▶ [SOURCE MATERIAL]
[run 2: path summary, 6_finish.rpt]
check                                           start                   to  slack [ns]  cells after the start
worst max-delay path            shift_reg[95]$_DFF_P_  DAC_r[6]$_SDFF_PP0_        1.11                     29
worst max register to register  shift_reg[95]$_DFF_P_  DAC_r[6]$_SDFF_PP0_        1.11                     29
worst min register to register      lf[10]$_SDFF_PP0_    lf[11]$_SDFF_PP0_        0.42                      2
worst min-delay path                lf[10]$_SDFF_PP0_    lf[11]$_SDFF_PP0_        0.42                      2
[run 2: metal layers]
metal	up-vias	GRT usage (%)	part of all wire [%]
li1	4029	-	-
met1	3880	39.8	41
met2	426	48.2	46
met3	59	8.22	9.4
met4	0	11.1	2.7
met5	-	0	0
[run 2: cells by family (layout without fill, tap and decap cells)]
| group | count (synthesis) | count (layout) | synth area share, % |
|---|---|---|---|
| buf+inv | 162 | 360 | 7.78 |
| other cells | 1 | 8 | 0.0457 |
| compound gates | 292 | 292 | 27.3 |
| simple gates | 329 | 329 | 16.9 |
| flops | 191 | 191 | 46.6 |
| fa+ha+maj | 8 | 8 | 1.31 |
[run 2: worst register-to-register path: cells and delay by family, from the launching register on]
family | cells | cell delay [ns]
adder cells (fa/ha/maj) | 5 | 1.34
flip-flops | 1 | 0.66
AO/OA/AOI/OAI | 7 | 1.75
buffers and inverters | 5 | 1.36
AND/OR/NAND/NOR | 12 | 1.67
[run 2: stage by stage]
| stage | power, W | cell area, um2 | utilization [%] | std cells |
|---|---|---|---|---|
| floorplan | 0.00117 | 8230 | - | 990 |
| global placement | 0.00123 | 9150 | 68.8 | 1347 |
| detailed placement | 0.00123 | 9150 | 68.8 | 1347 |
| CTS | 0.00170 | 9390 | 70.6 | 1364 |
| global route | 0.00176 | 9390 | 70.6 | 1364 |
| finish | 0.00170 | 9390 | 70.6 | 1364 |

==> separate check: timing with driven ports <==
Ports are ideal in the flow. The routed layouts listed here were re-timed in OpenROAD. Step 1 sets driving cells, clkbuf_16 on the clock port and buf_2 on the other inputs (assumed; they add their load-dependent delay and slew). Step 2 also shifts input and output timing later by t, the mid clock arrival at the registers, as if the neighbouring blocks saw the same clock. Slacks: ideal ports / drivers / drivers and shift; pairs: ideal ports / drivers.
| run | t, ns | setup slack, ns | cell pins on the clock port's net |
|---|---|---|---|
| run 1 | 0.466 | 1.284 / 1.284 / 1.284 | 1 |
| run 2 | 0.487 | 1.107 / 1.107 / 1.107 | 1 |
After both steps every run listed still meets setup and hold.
Context: an optimization exercise on an open-source flow, tuned for small area and a short achievable clock period. The choices shown serve that exercise and are no tape-out recipe.
At most, simulation tests tie the RTL to the original design; equivalence was not proved.
Only the layout flow was run in run 4; the RTL was not checked for function there.
Power figures rest on the tool's default switching activity, not on a simulated workload.

**flow/design.v**
```verilog
module mac_add12c (
  input  logic [11:0] x, y,
  input  logic ci,
  output logic [11:0] s,
  output logic        co
);
  wire [11:0] g = x & y;
  wire [11:0] p = x ^ y;
  wire G1_1 = g[1] | (p[1] & g[0]);
  wire P1_1 = p[1] & p[0];
  wire G1_3 = g[3] | (p[3] & g[2]);
  wire P1_3 = p[3] & p[2];
  wire G1_5 = g[5] | (p[5] & g[4]);
  wire P1_5 = p[5] & p[4];
  wire G1_7 = g[7] | (p[7] & g[6]);
  wire P1_7 = p[7] & p[6];
  wire G1_9 = g[9] | (p[9] & g[8]);
  wire P1_9 = p[9] & p[8];
  wire G1_11 = g[11] | (p[11] & g[10]);
  wire P1_11 = p[11] & p[10];
  wire G2_2 = g[2] | (p[2] & G1_1);
  wire P2_2 = p[2] & P1_1;
  wire G2_3 = G1_3 | (P1_3 & G1_1);
  wire P2_3 = P1_3 & P1_1;
  wire G2_6 = g[6] | (p[6] & G1_5);
  wire P2_6 = p[6] & P1_5;
  wire G2_7 = G1_7 | (P1_7 & G1_5);
  wire P2_7 = P1_7 & P1_5;
  wire G2_10 = g[10] | (p[10] & G1_9);
  wire P2_10 = p[10] & P1_9;
  wire G2_11 = G1_11 | (P1_11 & G1_9);
  wire P2_11 = P1_11 & P1_9;
  wire G4_4 = g[4] | (p[4] & G2_3);
  wire P4_4 = p[4] & P2_3;
  wire G4_5 = G1_5 | (P1_5 & G2_3);
  wire P4_5 = P1_5 & P2_3;
  wire G4_6 = G2_6 | (P2_6 & G2_3);
  wire P4_6 = P2_6 & P2_3;
  wire G4_7 = G2_7 | (P2_7 & G2_3);
  wire P4_7 = P2_7 & P2_3;
  wire G8_8 = g[8] | (p[8] & G4_7);
  wire P8_8 = p[8] & P4_7;
  wire G8_9 = G1_9 | (P1_9 & G4_7);
  wire P8_9 = P1_9 & P4_7;
  wire G8_10 = G2_10 | (P2_10 & G4_7);
  wire P8_10 = P2_10 & P4_7;
  wire G8_11 = G2_11 | (P2_11 & G4_7);
  wire P8_11 = P2_11 & P4_7;
  assign s[0] = p[0] ^ ci;
  assign s[1] = p[1] ^ (g[0] | (p[0] & ci));
  assign s[2] = p[2] ^ (G1_1 | (P1_1 & ci));
  assign s[3] = p[3] ^ (G2_2 | (P2_2 & ci));
  assign s[4] = p[4] ^ (G2_3 | (P2_3 & ci));
  assign s[5] = p[5] ^ (G4_4 | (P4_4 & ci));
  assign s[6] = p[6] ^ (G4_5 | (P4_5 & ci));
  assign s[7] = p[7] ^ (G4_6 | (P4_6 & ci));
  assign s[8] = p[8] ^ (G4_7 | (P4_7 & ci));
  assign s[9] = p[9] ^ (G8_8 | (P8_8 & ci));
  assign s[10] = p[10] ^ (G8_9 | (P8_9 & ci));
  assign s[11] = p[11] ^ (G8_10 | (P8_10 & ci));
  assign co = G8_11 | (P8_11 & ci);
endmodule
module mac (
  input  logic clk,
  input  logic zero,       
  input  logic [7:0] a,    
  input  logic [7:0] b,    
  output logic [31:0] accumulate
);
  logic [15:0] lo_q, hi_q;
  logic up_q, dn_q;
  logic [15:0] hi_v, lo, hi;
  always_comb begin
    for (int i = 0; i < 16; i++) begin
      hi_v[i] = hi_q[i] ^ ((up_q & (&(hi_q | (16'hffff << i)))) |
                           (dn_q & ~(|(hi_q & ~(16'hffff << i)))));
    end
  end
  assign lo = lo_q & {16{~zero}};
  assign hi = hi_v & {16{~zero}};
  assign accumulate = {hi, lo};
  wire pp1 = a[0] & b[0];
  wire pp2 = a[0] & b[1];
  wire pp3 = a[0] & b[2];
  wire pp4 = a[0] & b[3];
  wire pp5 = a[0] & b[4];
  wire pp6 = a[0] & b[5];
  wire pp7 = a[0] & b[6];
  wire pp8 = ~(a[0] & b[7]);
  wire pp9 = a[1] & b[0];
  wire pp10 = a[1] & b[1];
  wire pp11 = a[1] & b[2];
  wire pp12 = a[1] & b[3];
  wire pp13 = a[1] & b[4];
  wire pp14 = a[1] & b[5];
  wire pp15 = a[1] & b[6];
  wire pp16 = ~(a[1] & b[7]);
  wire pp17 = a[2] & b[0];
  wire pp18 = a[2] & b[1];
  wire pp19 = a[2] & b[2];
  wire pp20 = a[2] & b[3];
  wire pp21 = a[2] & b[4];
  wire pp22 = a[2] & b[5];
  wire pp23 = a[2] & b[6];
  wire pp24 = ~(a[2] & b[7]);
  wire pp25 = a[3] & b[0];
  wire pp26 = a[3] & b[1];
  wire pp27 = a[3] & b[2];
  wire pp28 = a[3] & b[3];
  wire pp29 = a[3] & b[4];
  wire pp30 = a[3] & b[5];
  wire pp31 = a[3] & b[6];
  wire pp32 = ~(a[3] & b[7]);
  wire pp33 = a[4] & b[0];
  wire pp34 = a[4] & b[1];
  wire pp35 = a[4] & b[2];
  wire pp36 = a[4] & b[3];
  wire pp37 = a[4] & b[4];
  wire pp38 = a[4] & b[5];
  wire pp39 = a[4] & b[6];
  wire pp40 = ~(a[4] & b[7]);
  wire pp41 = a[5] & b[0];
  wire pp42 = a[5] & b[1];
  wire pp43 = a[5] & b[2];
  wire pp44 = a[5] & b[3];
  wire pp45 = a[5] & b[4];
  wire pp46 = a[5] & b[5];
  wire pp47 = a[5] & b[6];
  wire pp48 = ~(a[5] & b[7]);
  wire pp49 = a[6] & b[0];
  wire pp50 = a[6] & b[1];
  wire pp51 = a[6] & b[2];
  wire pp52 = a[6] & b[3];
  wire pp53 = a[6] & b[4];
  wire pp54 = a[6] & b[5];
  wire pp55 = a[6] & b[6];
  wire pp56 = ~(a[6] & b[7]);
  wire pp57 = ~(a[7] & b[0]);
  wire pp58 = ~(a[7] & b[1]);
  wire pp59 = ~(a[7] & b[2]);
  wire pp60 = ~(a[7] & b[3]);
  wire pp61 = ~(a[7] & b[4]);
  wire pp62 = ~(a[7] & b[5]);
  wire pp63 = ~(a[7] & b[6]);
  wire pp64 = a[7] & b[7];
  wire s65 = lo[5] ^ pp6;
  wire c66 = lo[5] & pp6;
  wire s67 = lo[6] ^ pp7 ^ pp14;
  wire c68 = (lo[6] & pp7) | (lo[6] & pp14) | (pp7 & pp14);
  wire s69 = pp21 ^ pp28;
  wire c70 = pp21 & pp28;
  wire s71 = lo[7] ^ pp8 ^ pp15;
  wire c72 = (lo[7] & pp8) | (lo[7] & pp15) | (pp8 & pp15);
  wire s73 = pp22 ^ pp29 ^ pp36;
  wire c74 = (pp22 & pp29) | (pp22 & pp36) | (pp29 & pp36);
  wire s75 = pp43 ^ pp50;
  wire c76 = pp43 & pp50;
  wire s77 = 1'b1 ^ lo[8] ^ pp16;
  wire c78 = (1'b1 & lo[8]) | (1'b1 & pp16) | (lo[8] & pp16);
  wire s79 = pp23 ^ pp30 ^ pp37;
  wire c80 = (pp23 & pp30) | (pp23 & pp37) | (pp30 & pp37);
  wire s81 = pp44 ^ pp51 ^ pp58;
  wire c82 = (pp44 & pp51) | (pp44 & pp58) | (pp51 & pp58);
  wire s83 = lo[9] ^ pp24 ^ pp31;
  wire c84 = (lo[9] & pp24) | (lo[9] & pp31) | (pp24 & pp31);
  wire s85 = pp38 ^ pp45 ^ pp52;
  wire c86 = (pp38 & pp45) | (pp38 & pp52) | (pp45 & pp52);
  wire s87 = lo[10] ^ pp32 ^ pp39;
  wire c88 = (lo[10] & pp32) | (lo[10] & pp39) | (pp32 & pp39);
  wire s89 = lo[3] ^ pp4;
  wire c90 = lo[3] & pp4;
  wire s91 = lo[4] ^ pp5 ^ pp12;
  wire c92 = (lo[4] & pp5) | (lo[4] & pp12) | (pp5 & pp12);
  wire s93 = pp19 ^ pp26;
  wire c94 = pp19 & pp26;
  wire s95 = pp13 ^ pp20 ^ pp27;
  wire c96 = (pp13 & pp20) | (pp13 & pp27) | (pp20 & pp27);
  wire s97 = pp34 ^ pp41 ^ s65;
  wire c98 = (pp34 & pp41) | (pp34 & s65) | (pp41 & s65);
  wire s99 = pp35 ^ pp42 ^ pp49;
  wire c100 = (pp35 & pp42) | (pp35 & pp49) | (pp42 & pp49);
  wire s101 = c66 ^ s69 ^ s67;
  wire c102 = (c66 & s69) | (c66 & s67) | (s69 & s67);
  wire s103 = pp57 ^ c70 ^ s75;
  wire c104 = (pp57 & c70) | (pp57 & s75) | (c70 & s75);
  wire s105 = c68 ^ s71 ^ s73;
  wire c106 = (c68 & s71) | (c68 & s73) | (s71 & s73);
  wire s107 = c76 ^ c72 ^ c74;
  wire c108 = (c76 & c72) | (c76 & c74) | (c72 & c74);
  wire s109 = s77 ^ s79 ^ s81;
  wire c110 = (s77 & s79) | (s77 & s81) | (s79 & s81);
  wire s111 = pp59 ^ c78 ^ c80;
  wire c112 = (pp59 & c78) | (pp59 & c80) | (c78 & c80);
  wire s113 = c82 ^ s83 ^ s85;
  wire c114 = (c82 & s83) | (c82 & s85) | (s83 & s85);
  wire s115 = pp46 ^ pp53 ^ pp60;
  wire c116 = (pp46 & pp53) | (pp46 & pp60) | (pp53 & pp60);
  wire s117 = c84 ^ c86 ^ s87;
  wire c118 = (c84 & c86) | (c84 & s87) | (c86 & s87);
  wire s119 = lo[11] ^ pp40 ^ pp47;
  wire c120 = (lo[11] & pp40) | (lo[11] & pp47) | (pp40 & pp47);
  wire s121 = pp54 ^ pp61 ^ c88;
  wire c122 = (pp54 & pp61) | (pp54 & c88) | (pp61 & c88);
  wire s123 = lo[12] ^ pp48 ^ pp55;
  wire c124 = (lo[12] & pp48) | (lo[12] & pp55) | (pp48 & pp55);
  wire s125 = lo[2] ^ pp3;
  wire c126 = lo[2] & pp3;
  wire s127 = pp11 ^ pp18 ^ pp25;
  wire c128 = (pp11 & pp18) | (pp11 & pp25) | (pp18 & pp25);
  wire s129 = pp33 ^ c90 ^ s93;
  wire c130 = (pp33 & c90) | (pp33 & s93) | (c90 & s93);
  wire s131 = c94 ^ c92 ^ s95;
  wire c132 = (c94 & c92) | (c94 & s95) | (c92 & s95);
  wire s133 = c96 ^ s99 ^ c98;
  wire c134 = (c96 & s99) | (c96 & c98) | (s99 & c98);
  wire s135 = c100 ^ s103 ^ c102;
  wire c136 = (c100 & s103) | (c100 & c102) | (s103 & c102);
  wire s137 = c104 ^ c106 ^ s107;
  wire c138 = (c104 & c106) | (c104 & s107) | (c106 & s107);
  wire s139 = c108 ^ c110 ^ s111;
  wire c140 = (c108 & c110) | (c108 & s111) | (c110 & s111);
  wire s141 = s115 ^ c112 ^ c114;
  wire c142 = (s115 & c112) | (s115 & c114) | (c112 & c114);
  wire s143 = c116 ^ s119 ^ c118;
  wire c144 = (c116 & s119) | (c116 & c118) | (s119 & c118);
  wire s145 = pp62 ^ c120 ^ s123;
  wire c146 = (pp62 & c120) | (pp62 & s123) | (c120 & s123);
  wire s147 = lo[13] ^ pp56 ^ pp63;
  wire c148 = (lo[13] & pp56) | (lo[13] & pp63) | (pp56 & pp63);
  wire s149 = lo[1] ^ pp2;
  wire c150 = lo[1] & pp2;
  wire s151 = pp10 ^ pp17 ^ s125;
  wire c152 = (pp10 & pp17) | (pp10 & s125) | (pp17 & s125);
  wire s153 = c126 ^ s89 ^ s127;
  wire c154 = (c126 & s89) | (c126 & s127) | (s89 & s127);
  wire s155 = c128 ^ s91 ^ s129;
  wire c156 = (c128 & s91) | (c128 & s129) | (s91 & s129);
  wire s157 = c130 ^ s97 ^ s131;
  wire c158 = (c130 & s97) | (c130 & s131) | (s97 & s131);
  wire s159 = c132 ^ s101 ^ s133;
  wire c160 = (c132 & s101) | (c132 & s133) | (s101 & s133);
  wire s161 = s105 ^ c134 ^ s135;
  wire c162 = (s105 & c134) | (s105 & s135) | (c134 & s135);
  wire s163 = s109 ^ c136 ^ s137;
  wire c164 = (s109 & c136) | (s109 & s137) | (c136 & s137);
  wire s165 = s113 ^ c138 ^ s139;
  wire c166 = (s113 & c138) | (s113 & s139) | (c138 & s139);
  wire s167 = s117 ^ c140 ^ s141;
  wire c168 = (s117 & c140) | (s117 & s141) | (c140 & s141);
  wire s169 = s121 ^ c142 ^ s143;
  wire c170 = (s121 & c142) | (s121 & s143) | (c142 & s143);
  wire s171 = c122 ^ s145 ^ c144;
  wire c172 = (c122 & s145) | (c122 & c144) | (s145 & c144);
  wire s173 = c124 ^ s147 ^ c146;
  wire c174 = (c124 & s147) | (c124 & c146) | (s147 & c146);
  wire s175 = lo[14] ^ pp64 ^ c148;
  wire c176 = (lo[14] & pp64) | (lo[14] & c148) | (pp64 & c148);
  wire s177 = 1'b1 ^ lo[15];
  wire c178 = 1'b1 & lo[15];
  wire [15:0] ra = {c176, c174, c172, c170, c168, c166, c164, c162, c160, c158, c156, c154, c152, c150, s149, lo[0]};
  wire [15:0] rb = {s177, s175, s173, s171, s169, s167, s165, s163, s161, s159, s157, s155, s153, s151, pp9, pp1};
  wire [15:0] sum;
  wire c16;
  wire [4:0] rc;
  assign rc[0] = 1'b0;
  for (genvar i = 0; i < 4; i++) begin : g_rip
    assign sum[i] = ra[i] ^ rb[i] ^ rc[i];
    assign rc[i+1] = (ra[i] & rb[i]) | (ra[i] & rc[i]) | (rb[i] & rc[i]);
  end
  mac_add12c u_add (.x(ra[15:4]), .y(rb[15:4]), .ci(rc[4]), .s(sum[15:4]), .co(c16));
  wire t16 = c178;
  always_ff @(posedge clk) begin
    lo_q <= sum;
    hi_q <= hi;
    up_q <= c16 & t16;
    dn_q <= ~c16 & ~t16;
  end
endmodule
module systolic_array #(
  parameter int ROW_DIM = 4
) (
  input logic clk, rst,
  input logic en, clear,
  input logic signed [7:0] row0_in, row1_in, row2_in, row3_in,
  input logic signed [7:0] col0_in, col1_in, col2_in, col3_in,
  output logic signed [31:0] mac00, mac01, mac02, mac03,  
  output logic signed [31:0] mac10, mac11, mac12, mac13,
  output logic signed [31:0] mac20, mac21, mac22, mac23,
  output logic signed [31:0] mac30, mac31, mac32, mac33
);
  logic [7:0] x1 [4], x2 [4], x3 [4];
  logic [3:1] valid;
  logic [7:0] col_in [4];
  assign col_in[0] = col0_in;
  assign col_in[1] = col1_in;
  assign col_in[2] = col2_in;
  assign col_in[3] = col3_in;
  always_ff @(posedge clk or posedge rst) begin
    if (rst) valid <= '0;
    else if (clear) valid <= '0;
    else if (en) valid <= {valid[2:1], 1'b1};
  end
  logic zero;
  always_ff @(posedge clk or posedge rst) begin
    if (rst) zero <= 1'b1;
    else zero <= clear | (zero & ~en);
  end
  always_ff @(posedge clk) begin
    if (en) begin
      for (int c = 0; c < 4; c++) begin
        x1[c] <= col_in[c];
        x2[c] <= x1[c];
        x3[c] <= x2[c];
      end
    end
  end
  logic [7:0] a0, a1, a2, a3;
  assign a0 = row0_in & {8{en}};
  assign a1 = row1_in & {8{en}};
  assign a2 = row2_in & {8{en}};
  assign a3 = row3_in & {8{en}};
  logic [7:0] b1 [4], b2 [4], b3 [4];
  always_comb begin
    for (int c = 0; c < 4; c++) begin
      b1[c] = x1[c] & {8{valid[1]}};
      b2[c] = x2[c] & {8{valid[2]}};
      b3[c] = x3[c] & {8{valid[3]}};
    end
  end
  mac u00 (.clk, .zero, .a(a0), .b(col0_in), .accumulate(mac00));
  mac u01 (.clk, .zero, .a(a1), .b(b1[0]),   .accumulate(mac01));
  mac u02 (.clk, .zero, .a(a2), .b(b2[0]),   .accumulate(mac02));
  mac u03 (.clk, .zero, .a(a3), .b(b3[0]),   .accumulate(mac03));
  mac u10 (.clk, .zero, .a(a0), .b(col1_in), .accumulate(mac10));
  mac u11 (.clk, .zero, .a(a1), .b(b1[1]),   .accumulate(mac11));
  mac u12 (.clk, .zero, .a(a2), .b(b2[1]),   .accumulate(mac12));
  mac u13 (.clk, .zero, .a(a3), .b(b3[1]),   .accumulate(mac13));
  mac u20 (.clk, .zero, .a(a0), .b(col2_in), .accumulate(mac20));
  mac u21 (.clk, .zero, .a(a1), .b(b1[2]),   .accumulate(mac21));
  mac u22 (.clk, .zero, .a(a2), .b(b2[2]),   .accumulate(mac22));
  mac u23 (.clk, .zero, .a(a3), .b(b3[2]),   .accumulate(mac23));
  mac u30 (.clk, .zero, .a(a0), .b(col3_in), .accumulate(mac30));
  mac u31 (.clk, .zero, .a(a1), .b(b1[3]),   .accumulate(mac31));
  mac u32 (.clk, .zero, .a(a2), .b(b2[3]),   .accumulate(mac32));
  mac u33 (.clk, .zero, .a(a3), .b(b3[3]),   .accumulate(mac33));
endmodule
```
What follows belongs to an exercise in optimizing a design on an open flow for small area, a short achievable clock period and few clock cycles; a production flow would make more cautious choices. No activity file was given, so power comes from the tool's default toggle rates.

==> inputs of 09-06 <==
==> flow/design.v <==
`timescale 1ns / 1ps
module PC(
    input CLK,
    input Reset,
    input taken,
    input inc,
    input [11:2] target,
    output reg [11:2] IAddr
    );
    always@(posedge CLK)
    begin
        if(Reset==1'b0)
            IAddr<=10'd0;
        else if(taken)
            IAddr<=target;
        else if(inc)
            IAddr<=IAddr+10'd1;
    end
endmodule
`timescale 1ns / 1ps
module RegisterFile(
    input [31:1] Sel1,
    input [31:1] Sel2,
    input [4:0]WriteReg,
    input [31:0]WriteData,
    output reg [31:0]ReadData1,
    output reg [31:0] ReadData2,
    input WE,
    input CLK
    );
    reg[31:0] registers[1:31];
    integer i;
    always @(*) begin
        ReadData1 = 32'b0;
        ReadData2 = 32'b0;
        for (i = 1; i < 32; i = i + 1) begin
            ReadData1 = ReadData1 | ({32{Sel1[i]}} & registers[i]);
            ReadData2 = ReadData2 | ({32{Sel2[i]}} & registers[i]);
        end
    end
    always@(posedge CLK)
    begin
        if(WE==1 && WriteReg!=0)
            registers[WriteReg]<=WriteData;
    end
endmodule
This is an optimization exercise on Yosys and OpenROAD, whose aim is small area, a short achievable clock period and few clock cycles, not a production implementation. RTL that was checked went through simulation tests only; none was proved equivalent to the original. Only the layout flow was run in runs 3 to 7; the RTL was not checked for function there. Power is estimated from default activity; no workload was simulated.

--- flow/config.mk ---
export PLATFORM = sky130hd
export DESIGN_NAME = Main
export DESIGN_NICKNAME = Main
export VERILOG_FILES = /design/flow/design.v
export SDC_FILE = /design/flow/constraint.sdc
export NUM_CORES = 4
export LEC_CHECK = 0
export CAP_MARGIN = 20
export CORE_MARGIN = 2
export CORE_UTILIZATION = 40
export CTS_BUF_LIST = sky130_fd_sc_hd__clkbuf_4 sky130_fd_sc_hd__clkbuf_8
export SETUP_SLACK_MARGIN = 4.5
export SLEW_MARGIN = 20
--- flow/constraint.sdc ---
create_clock -name core_clock -period 7.0 [get_ports {clk}]
set_input_delay 1.4000 -clock core_clock [delete_from_list [all_inputs] [get_ports {clk}]]
set_output_delay 1.4000 -clock core_clock [all_outputs]
set_load 0.01 [all_outputs]
This design comes from an exercise in tuning for small area on the open sky130 flow, not from production work. RTL that was checked went through simulation tests only; none was proved equivalent to the original. Power figures rest on the tool's default switching activity, not on a simulated workload.

old:
## Attention_top
module Attention_top #(
    parameter INPUT_WIDTH = 8,
    parameter NUM_CODE_WIDTH = 5,
    parameter MATRIX_SIZE = 3,
    parameter ADDR_WIDTH = $clog2(MATRIX_SIZE**2<<2),
    parameter OUTPUT_WIDTH = $clog2(MATRIX_SIZE*(2**INPUT_WIDTH))-1
)(
    input clk,
    input reset_n,
    input start,
    input softmax_req,DATA_write_EN,
    input  [INPUT_WIDTH*MATRIX_SIZE-1:0] Q_INPUT,
    input [INPUT_WIDTH*MATRIX_SIZE-1:0] MATRIX_INPUT,
    output [MATRIX_SIZE*OUTPUT_WIDTH-1:0] Output_RESULT,
    input output_req
);
Size: about 1000 cells after synthesis, about 240 flip-flops, ~81 I/O pins, about 0.011 mm^2 of cells after synthesis.
clock: 5.0 ns
lec_check: 0
abc_area: 1
cap_margin: 20
core_margin: 2
core_utilization: 75
cts_buf_list: sky130_fd_sc_hd__clkbuf_8
cts_cluster_diameter: 60
cts_cluster_size: 18
slew_margin: 20
standard.sh (not shown) runs the stock make flow with config.mk's settings and CLKGATE_MAP_FILE= SYNTH_SCRIPT=/design/flow/synth_recipe.tcl, a recipe that flattens the netlist after the stock synthesis.
==> flow/flow/run.sh <==
#!/bin/bash
# Own layout flow: the standard ORFS flow (standard.sh, unchanged synthesis),
# with the port buffers made of the smallest buffer cell (sky130_fd_sc_hd__buf_1)
# instead of the default choice. Every input and output port still gets a buffer.
set -euo pipefail
cd "$(dirname "$0")/.."
bash standard.sh "BUFFER_PORTS_ARGS=-buffer_cell sky130_fd_sc_hd__buf_1" finish > flow_standard.log 2>&1
Relative to old, the following input files were edited for new:
- changing CTS_CLUSTER_DIAMETER from 60 to 100
- removing CTS_BUF_LIST (formerly sky130_fd_sc_hd__clkbuf_8)
- changing CTS_CLUSTER_SIZE from 18 to 30
### Flow results
When new is set beside old, its met2 wirelength from detailed routing turns out to be about 1.8% smaller. On new: met3 track demand over resource in global routing is 0.25 points lower than what old gave. Relative to old, clock power share increased by 0.3 points in new. Going from old to new, the data required time at the worst endpoint was found to have gone down by 0.04 ns. Status: proportion of cell area occupied by registers parity (new, old). Comparing new against old, there is no change at all in global placement routability congestion. Compared with old, new shows a setup slack that is 0.014 ns lower.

▶ [WORK TO BE COMPLETED] Where a line of the entries contains "gates", report that line.

▶ [EXERCISE SOLUTION]
| compound gates | 292 | 292 | 27.3 |
| simple gates | 329 | 329 | 16.9 |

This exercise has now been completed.